The techniques of this disclosure generally relate to medical devices that monitor physiological parameters of a patient, such as pulse oximeters.

<NUM> According to one aspect of the present invention there is provided a patient monitoring sensor, comprising a communication interface, through which the patient monitoring sensor can communicate with a monitor; a light-emitting diode, LED, communicatively coupled to the communication interface; a detector, communicatively coupled to the communication interface, capable of detecting light; a body having a flexible circuit that couples the LED and the detector to the communication interface; and a faraday cage provided as a flap portion of the body extending from a portion of the body housing the detector, wherein said flap portion is folded over the detector, wherein the faraday cage includes an aperture configured to limit an amount of light from the LED that the detector is able to detect, and wherein the body further comprises a slot into which a tapered end of the flap portion is inserted when the flap portion is folded over the detector.

According to another aspect of the present invention there is provided a patient monitoring system, comprising: a patient monitor coupled to a patient monitoring sensor, the patient monitoring sensor comprising: a communication interface, through which the patient monitoring sensor can communicate with the patient monitor; a light-emitting diode (LED) communicatively coupled to the communication interface; a detector, communicatively coupled to the communication interface, capable of detecting light; a body having a flexible circuit that couples the LED and the detector to the communication interface; and a faraday cage provided as a flap portion of the body extending from a portion of the body housing the detector, wherein said flap portion is folded over the detector, wherein the faraday cage includes an aperture configured to limit an amount of light from the LED that the detector is able to detect, and wherein the body further comprises a slot into which a tapered end of the flap portion is inserted when the flap portion is folded over the detector.

Advances in light-emitting diode (LED) technology have led to LEDs that are much brighter than previously available LEDs. When these brighter LEDs are used in currently available patient monitoring sensors, the detectors of the patient monitoring sensors can become saturated.

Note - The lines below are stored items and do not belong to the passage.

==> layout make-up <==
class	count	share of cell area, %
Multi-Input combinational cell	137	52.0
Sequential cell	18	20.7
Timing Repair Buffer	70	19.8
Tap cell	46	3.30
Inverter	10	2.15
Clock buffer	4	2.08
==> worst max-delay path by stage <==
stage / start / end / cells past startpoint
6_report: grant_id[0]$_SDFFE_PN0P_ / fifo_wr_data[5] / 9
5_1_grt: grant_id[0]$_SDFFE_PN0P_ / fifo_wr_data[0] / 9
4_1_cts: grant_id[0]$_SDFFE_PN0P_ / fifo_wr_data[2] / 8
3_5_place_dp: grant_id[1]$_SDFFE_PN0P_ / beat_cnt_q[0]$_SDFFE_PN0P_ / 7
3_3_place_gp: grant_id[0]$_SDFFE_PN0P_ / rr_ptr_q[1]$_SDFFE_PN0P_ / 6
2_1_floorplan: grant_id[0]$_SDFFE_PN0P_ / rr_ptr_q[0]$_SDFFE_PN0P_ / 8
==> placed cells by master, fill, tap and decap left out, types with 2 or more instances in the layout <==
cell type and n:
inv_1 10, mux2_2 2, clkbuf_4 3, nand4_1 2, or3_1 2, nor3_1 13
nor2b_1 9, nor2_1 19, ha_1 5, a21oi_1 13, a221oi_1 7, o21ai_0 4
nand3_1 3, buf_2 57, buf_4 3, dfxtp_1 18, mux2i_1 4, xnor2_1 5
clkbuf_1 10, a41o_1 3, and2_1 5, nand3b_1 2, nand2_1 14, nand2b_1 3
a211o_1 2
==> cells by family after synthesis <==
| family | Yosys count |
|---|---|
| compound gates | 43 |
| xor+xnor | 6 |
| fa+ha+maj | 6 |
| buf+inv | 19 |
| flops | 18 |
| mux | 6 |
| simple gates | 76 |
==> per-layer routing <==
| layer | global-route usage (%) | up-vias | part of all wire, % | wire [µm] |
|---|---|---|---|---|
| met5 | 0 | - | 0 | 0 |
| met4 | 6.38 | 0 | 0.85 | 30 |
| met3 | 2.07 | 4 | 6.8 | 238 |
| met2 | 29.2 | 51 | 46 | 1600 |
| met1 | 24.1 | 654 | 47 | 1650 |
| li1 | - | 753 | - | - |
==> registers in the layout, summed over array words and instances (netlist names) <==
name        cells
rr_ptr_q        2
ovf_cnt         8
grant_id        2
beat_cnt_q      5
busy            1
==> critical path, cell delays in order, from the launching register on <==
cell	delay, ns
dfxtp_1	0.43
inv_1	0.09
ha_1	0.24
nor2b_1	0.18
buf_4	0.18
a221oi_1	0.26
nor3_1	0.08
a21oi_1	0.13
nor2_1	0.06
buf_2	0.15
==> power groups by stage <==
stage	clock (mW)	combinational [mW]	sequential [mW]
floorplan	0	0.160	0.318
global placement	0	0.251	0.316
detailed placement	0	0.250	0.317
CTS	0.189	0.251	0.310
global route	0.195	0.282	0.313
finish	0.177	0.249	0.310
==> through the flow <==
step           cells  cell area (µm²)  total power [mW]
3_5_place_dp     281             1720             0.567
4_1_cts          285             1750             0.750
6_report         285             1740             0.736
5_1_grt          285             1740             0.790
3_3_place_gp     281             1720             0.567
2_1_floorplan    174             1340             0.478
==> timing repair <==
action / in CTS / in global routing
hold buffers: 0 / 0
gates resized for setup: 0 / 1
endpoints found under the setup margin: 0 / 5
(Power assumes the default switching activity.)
[config.mk]
export PLATFORM = sky130hd
export DESIGN_NAME = fault_recorder
export DESIGN_NICKNAME = d
export VERILOG_FILES = /design/src/rtl/fault_recorder_pkg.sv /design/src/rtl/fault_log_fifo.sv /design/src/rtl/fault_recorder.sv
export SDC_FILE = /design/constraint.sdc
export NUM_CORES = 1
export LEC_CHECK = 0
export ABC_AREA = 1
export BUFFER_PORTS_ARGS = -buffer_cell sky130_fd_sc_hd__buf_2
export CAP_MARGIN = 20
export CORE_ASPECT_RATIO = 1.75
export CORE_MARGIN = 3
export CORE_UTILIZATION = 50
export DETAILED_ROUTE_END_ITERATION = 8
export GPL_TIMING_DRIVEN = 0
export HOLD_SLACK_MARGIN = 0.03
export PLACE_DENSITY = 0.76
export SETUP_SLACK_MARGIN = 0.5
export SYNTH_ARGS = -nofsm -noshare
export SYNTH_HDL_FRONTEND = slang
export SYNTH_SLANG_ARGS = --single-unit
[constraint.sdc]
create_clock -name clk -period 9.2 [get_ports clk]
set_input_delay 0.92 -clock clk [delete_from_list [all_inputs] [get_ports clk]]
set_output_delay 0.92 -clock clk [all_outputs]
set_load 0.02 [all_outputs]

Some currently available patient monitoring sensors attempt to address this problem by using electronic circuits to control a drive current supplied to the LED and to thereby limit the amount of light emitted by the LED. In addition to the complexity of adding a drive circuit to the patient monitoring sensors, such drive current manipulation to control the light emitted by the LED may not be feasible as LED technology continues to evolve.

The present invention relates to medical sensors and monitors, in particular to systems and methods for controlling optical power in a patient monitoring sensor with the use of a faraday cage. In exemplary embodiments, a patient monitoring sensor is provided in which a detector is disposed within a faraday cage that has an opening that is configured to limit the amount of light that reaches the detector. In addition to limiting the amount of light that can reach the detector, the faraday cage provides protection against electromagnetic interference for the detector.

Referring now to <FIG>, an embodiment of a patient monitoring system <NUM> that includes a patient monitor <NUM> and a sensor <NUM>, such as a pulse oximetry sensor, to monitor physiological parameters of a patient is shown. By way of example, the sensor <NUM> may be a NELLCOR™, or INVOS™ sensor available from Medtronic (Boulder, CO), or another type of oximetry sensor. Although the depicted embodiments relate to sensors for use on a patient's fingertip, toe, or earlobe, it should be understood that, in certain embodiments, the features of the sensor <NUM> as provided herein may be incorporated into sensors for use on other tissue locations, such as the forehead and/or temple, the heel, stomach, chest, back, or any other appropriate measurement site.

In the embodiment of <FIG>, the sensor <NUM> is a pulse oximetry sensor that includes one or more emitters <NUM> and one or more detectors <NUM>. For pulse oximetry applications, the emitter <NUM> transmits at least two wavelengths of light (e.g., red and/or infrared (IR)) into a tissue of the patient. For other applications, the emitter <NUM> may transmit <NUM>, <NUM>, or <NUM> or more wavelengths of light into the tissue of a patient. The detector <NUM> is a photodetector selected to receive light in the range of wavelengths emitted from the emitter <NUM>, after the light has passed through the tissue. Additionally, the emitter <NUM> and the detector <NUM> may operate in various modes (e.g., reflectance or transmission). In certain embodiments, the sensor <NUM> includes sensing components in addition to, or instead of, the emitter <NUM> and the detector <NUM>. For example, in one embodiment, the sensor <NUM> may include one or more actively powered electrodes (e.g., four electrodes) to obtain an electroencephalography signal. The sensor <NUM> also includes a sensor body <NUM> to house or carry the components of the sensor <NUM>. The sensor <NUM> may be reusable (such as a durable plastic clip sensor), disposable (such as a fabric adhesive sensor), or partially reusable and partially disposable.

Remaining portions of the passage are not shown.